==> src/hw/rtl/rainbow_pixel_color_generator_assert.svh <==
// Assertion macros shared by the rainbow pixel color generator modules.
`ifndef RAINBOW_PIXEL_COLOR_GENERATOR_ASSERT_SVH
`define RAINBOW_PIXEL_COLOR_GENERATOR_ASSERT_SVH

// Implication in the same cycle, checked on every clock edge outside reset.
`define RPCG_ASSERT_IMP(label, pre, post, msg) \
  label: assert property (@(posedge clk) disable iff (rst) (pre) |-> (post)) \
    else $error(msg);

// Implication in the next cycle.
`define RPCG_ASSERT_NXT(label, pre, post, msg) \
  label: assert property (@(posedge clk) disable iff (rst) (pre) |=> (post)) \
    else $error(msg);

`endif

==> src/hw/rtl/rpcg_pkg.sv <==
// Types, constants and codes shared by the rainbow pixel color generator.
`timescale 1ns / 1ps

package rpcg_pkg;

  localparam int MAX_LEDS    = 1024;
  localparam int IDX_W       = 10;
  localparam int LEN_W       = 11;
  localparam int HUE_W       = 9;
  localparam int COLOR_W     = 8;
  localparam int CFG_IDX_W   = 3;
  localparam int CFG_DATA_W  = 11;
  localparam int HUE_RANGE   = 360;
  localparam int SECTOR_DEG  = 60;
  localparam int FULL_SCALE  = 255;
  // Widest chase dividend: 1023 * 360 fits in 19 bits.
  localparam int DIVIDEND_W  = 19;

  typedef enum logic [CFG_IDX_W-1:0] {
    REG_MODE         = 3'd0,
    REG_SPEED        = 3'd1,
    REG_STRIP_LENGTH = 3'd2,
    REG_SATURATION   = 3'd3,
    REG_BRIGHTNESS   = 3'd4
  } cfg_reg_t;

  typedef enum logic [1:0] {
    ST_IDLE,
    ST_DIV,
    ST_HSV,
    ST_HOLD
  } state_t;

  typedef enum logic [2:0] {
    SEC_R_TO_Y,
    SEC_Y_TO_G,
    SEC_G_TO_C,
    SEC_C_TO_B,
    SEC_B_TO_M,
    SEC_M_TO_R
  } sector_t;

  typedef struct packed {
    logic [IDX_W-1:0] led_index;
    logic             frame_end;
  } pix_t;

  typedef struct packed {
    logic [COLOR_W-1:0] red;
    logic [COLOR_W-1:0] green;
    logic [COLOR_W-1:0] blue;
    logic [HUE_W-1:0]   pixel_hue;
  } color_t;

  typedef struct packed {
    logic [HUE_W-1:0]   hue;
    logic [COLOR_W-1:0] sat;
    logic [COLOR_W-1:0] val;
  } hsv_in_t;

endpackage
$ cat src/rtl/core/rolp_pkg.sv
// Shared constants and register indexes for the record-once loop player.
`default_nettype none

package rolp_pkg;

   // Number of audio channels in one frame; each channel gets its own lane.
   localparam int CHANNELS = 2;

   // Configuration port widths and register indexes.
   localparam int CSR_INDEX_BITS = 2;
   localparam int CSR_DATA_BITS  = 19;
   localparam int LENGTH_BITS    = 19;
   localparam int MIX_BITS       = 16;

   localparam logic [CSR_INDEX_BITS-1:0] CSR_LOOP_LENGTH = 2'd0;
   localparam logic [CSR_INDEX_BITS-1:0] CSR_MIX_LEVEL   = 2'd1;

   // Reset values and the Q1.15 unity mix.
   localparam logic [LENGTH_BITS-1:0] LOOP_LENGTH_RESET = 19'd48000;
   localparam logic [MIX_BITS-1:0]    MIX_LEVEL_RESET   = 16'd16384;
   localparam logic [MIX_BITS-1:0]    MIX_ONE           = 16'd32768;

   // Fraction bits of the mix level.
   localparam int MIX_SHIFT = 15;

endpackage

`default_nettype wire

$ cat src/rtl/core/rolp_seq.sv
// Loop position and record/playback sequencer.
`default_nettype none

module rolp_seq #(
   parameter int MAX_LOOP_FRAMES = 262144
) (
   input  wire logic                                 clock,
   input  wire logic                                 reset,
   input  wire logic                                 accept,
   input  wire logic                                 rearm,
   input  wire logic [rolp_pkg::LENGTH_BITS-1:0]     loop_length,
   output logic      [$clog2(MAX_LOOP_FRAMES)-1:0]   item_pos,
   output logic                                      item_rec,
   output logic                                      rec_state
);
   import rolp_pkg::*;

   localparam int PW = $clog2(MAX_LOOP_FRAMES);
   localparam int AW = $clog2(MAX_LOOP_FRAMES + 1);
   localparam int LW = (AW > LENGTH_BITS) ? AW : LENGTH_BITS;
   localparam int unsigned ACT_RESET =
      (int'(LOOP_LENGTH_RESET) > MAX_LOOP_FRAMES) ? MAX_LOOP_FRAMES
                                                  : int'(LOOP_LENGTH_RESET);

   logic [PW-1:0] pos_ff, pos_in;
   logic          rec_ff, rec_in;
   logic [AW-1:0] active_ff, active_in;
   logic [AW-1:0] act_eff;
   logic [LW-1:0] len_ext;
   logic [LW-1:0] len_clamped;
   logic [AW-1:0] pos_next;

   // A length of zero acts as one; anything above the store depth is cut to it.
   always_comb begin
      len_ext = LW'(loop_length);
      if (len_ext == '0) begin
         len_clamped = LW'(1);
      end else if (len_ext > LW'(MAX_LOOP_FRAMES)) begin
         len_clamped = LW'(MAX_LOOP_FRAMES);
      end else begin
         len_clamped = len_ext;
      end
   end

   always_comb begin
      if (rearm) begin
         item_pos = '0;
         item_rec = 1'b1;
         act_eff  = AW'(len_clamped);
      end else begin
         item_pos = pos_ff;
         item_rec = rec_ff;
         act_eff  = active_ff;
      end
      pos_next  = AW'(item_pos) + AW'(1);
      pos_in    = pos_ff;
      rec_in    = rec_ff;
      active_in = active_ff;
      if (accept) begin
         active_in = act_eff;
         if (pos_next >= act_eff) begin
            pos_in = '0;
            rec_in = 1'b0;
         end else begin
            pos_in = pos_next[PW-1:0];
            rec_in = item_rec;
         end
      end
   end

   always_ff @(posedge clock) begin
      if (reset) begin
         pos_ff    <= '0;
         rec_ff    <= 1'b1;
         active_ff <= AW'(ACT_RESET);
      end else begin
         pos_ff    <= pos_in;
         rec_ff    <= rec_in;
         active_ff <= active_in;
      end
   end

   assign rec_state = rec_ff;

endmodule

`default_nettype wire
____
**Task item**
Exactly reproduce every line of the data above.

**Exercise output**
==> src/hw/rtl/rainbow_pixel_color_generator_assert.svh <==
// Assertion macros shared by the rainbow pixel color generator modules.
`ifndef RAINBOW_PIXEL_COLOR_GENERATOR_ASSERT_SVH
`define RAINBOW_PIXEL_COLOR_GENERATOR_ASSERT_SVH

// Implication in the same cycle, checked on every clock edge outside reset.
`define RPCG_ASSERT_IMP(label, pre, post, msg) \
  label: assert property (@(posedge clk) disable iff (rst) (pre) |-> (post)) \
    else $error(msg);

// Implication in the next cycle.
`define RPCG_ASSERT_NXT(label, pre, post, msg) \
  label: assert property (@(posedge clk) disable iff (rst) (pre) |=> (post)) \
    else $error(msg);

`endif

==> src/hw/rtl/rpcg_pkg.sv <==
// Types, constants and codes shared by the rainbow pixel color generator.
`timescale 1ns / 1ps

package rpcg_pkg;

  localparam int MAX_LEDS    = 1024;
  localparam int IDX_W       = 10;
  localparam int LEN_W       = 11;
  localparam int HUE_W       = 9;
  localparam int COLOR_W     = 8;
  localparam int CFG_IDX_W   = 3;
  localparam int CFG_DATA_W  = 11;
  localparam int HUE_RANGE   = 360;
  localparam int SECTOR_DEG  = 60;
  localparam int FULL_SCALE  = 255;
  // Widest chase dividend: 1023 * 360 fits in 19 bits.
  localparam int DIVIDEND_W  = 19;

  typedef enum logic [CFG_IDX_W-1:0] {
    REG_MODE         = 3'd0,
    REG_SPEED        = 3'd1,
    REG_STRIP_LENGTH = 3'd2,
    REG_SATURATION   = 3'd3,
    REG_BRIGHTNESS   = 3'd4
  } cfg_reg_t;

  typedef enum logic [1:0] {
    ST_IDLE,
    ST_DIV,
    ST_HSV,
    ST_HOLD
  } state_t;

  typedef enum logic [2:0] {
    SEC_R_TO_Y,
    SEC_Y_TO_G,
    SEC_G_TO_C,
    SEC_C_TO_B,
    SEC_B_TO_M,
    SEC_M_TO_R
  } sector_t;

  typedef struct packed {
    logic [IDX_W-1:0] led_index;
    logic             frame_end;
  } pix_t;

  typedef struct packed {
    logic [COLOR_W-1:0] red;
    logic [COLOR_W-1:0] green;
    logic [COLOR_W-1:0] blue;
    logic [HUE_W-1:0]   pixel_hue;
  } color_t;

  typedef struct packed {
    logic [HUE_W-1:0]   hue;
    logic [COLOR_W-1:0] sat;
    logic [COLOR_W-1:0] val;
  } hsv_in_t;

endpackage
$ cat src/rtl/core/rolp_pkg.sv
// Shared constants and register indexes for the record-once loop player.
`default_nettype none

package rolp_pkg;

   // Number of audio channels in one frame; each channel gets its own lane.
   localparam int CHANNELS = 2;

   // Configuration port widths and register indexes.
   localparam int CSR_INDEX_BITS = 2;
   localparam int CSR_DATA_BITS  = 19;
   localparam int LENGTH_BITS    = 19;
   localparam int MIX_BITS       = 16;

   localparam logic [CSR_INDEX_BITS-1:0] CSR_LOOP_LENGTH = 2'd0;
   localparam logic [CSR_INDEX_BITS-1:0] CSR_MIX_LEVEL   = 2'd1;

   // Reset values and the Q1.15 unity mix.
   localparam logic [LENGTH_BITS-1:0] LOOP_LENGTH_RESET = 19'd48000;
   localparam logic [MIX_BITS-1:0]    MIX_LEVEL_RESET   = 16'd16384;
   localparam logic [MIX_BITS-1:0]    MIX_ONE           = 16'd32768;

   // Fraction bits of the mix level.
   localparam int MIX_SHIFT = 15;

endpackage

`default_nettype wire

$ cat src/rtl/core/rolp_seq.sv
// Loop position and record/playback sequencer.
`default_nettype none

module rolp_seq #(
   parameter int MAX_LOOP_FRAMES = 262144
) (
   input  wire logic                                 clock,
   input  wire logic                                 reset,
   input  wire logic                                 accept,
   input  wire logic                                 rearm,
   input  wire logic [rolp_pkg::LENGTH_BITS-1:0]     loop_length,
   output logic      [$clog2(MAX_LOOP_FRAMES)-1:0]   item_pos,
   output logic                                      item_rec,
   output logic                                      rec_state
);
   import rolp_pkg::*;

   localparam int PW = $clog2(MAX_LOOP_FRAMES);
   localparam int AW = $clog2(MAX_LOOP_FRAMES + 1);
   localparam int LW = (AW > LENGTH_BITS) ? AW : LENGTH_BITS;
   localparam int unsigned ACT_RESET =
      (int'(LOOP_LENGTH_RESET) > MAX_LOOP_FRAMES) ? MAX_LOOP_FRAMES
                                                  : int'(LOOP_LENGTH_RESET);

   logic [PW-1:0] pos_ff, pos_in;
   logic          rec_ff, rec_in;
   logic [AW-1:0] active_ff, active_in;
   logic [AW-1:0] act_eff;
   logic [LW-1:0] len_ext;
   logic [LW-1:0] len_clamped;
   logic [AW-1:0] pos_next;

   // A length of zero acts as one; anything above the store depth is cut to it.
   always_comb begin
      len_ext = LW'(loop_length);
      if (len_ext == '0) begin
         len_clamped = LW'(1);
      end else if (len_ext > LW'(MAX_LOOP_FRAMES)) begin
         len_clamped = LW'(MAX_LOOP_FRAMES);
      end else begin
         len_clamped = len_ext;
      end
   end

   always_comb begin
      if (rearm) begin
         item_pos = '0;
         item_rec = 1'b1;
         act_eff  = AW'(len_clamped);
      end else begin
         item_pos = pos_ff;
         item_rec = rec_ff;
         act_eff  = active_ff;
      end
      pos_next  = AW'(item_pos) + AW'(1);
      pos_in    = pos_ff;
      rec_in    = rec_ff;
      active_in = active_ff;
      if (accept) begin
         active_in = act_eff;
         if (pos_next >= act_eff) begin
            pos_in = '0;
            rec_in = 1'b0;
         end else begin
            pos_in = pos_next[PW-1:0];
            rec_in = item_rec;
         end
      end
   end

   always_ff @(posedge clock) begin
      if (reset) begin
         pos_ff    <= '0;
         rec_ff    <= 1'b1;
         active_ff <= AW'(ACT_RESET);
      end else begin
         pos_ff    <= pos_in;
         rec_ff    <= rec_in;
         active_ff <= active_in;
      end
   end

   assign rec_state = rec_ff;

endmodule

`default_nettype wire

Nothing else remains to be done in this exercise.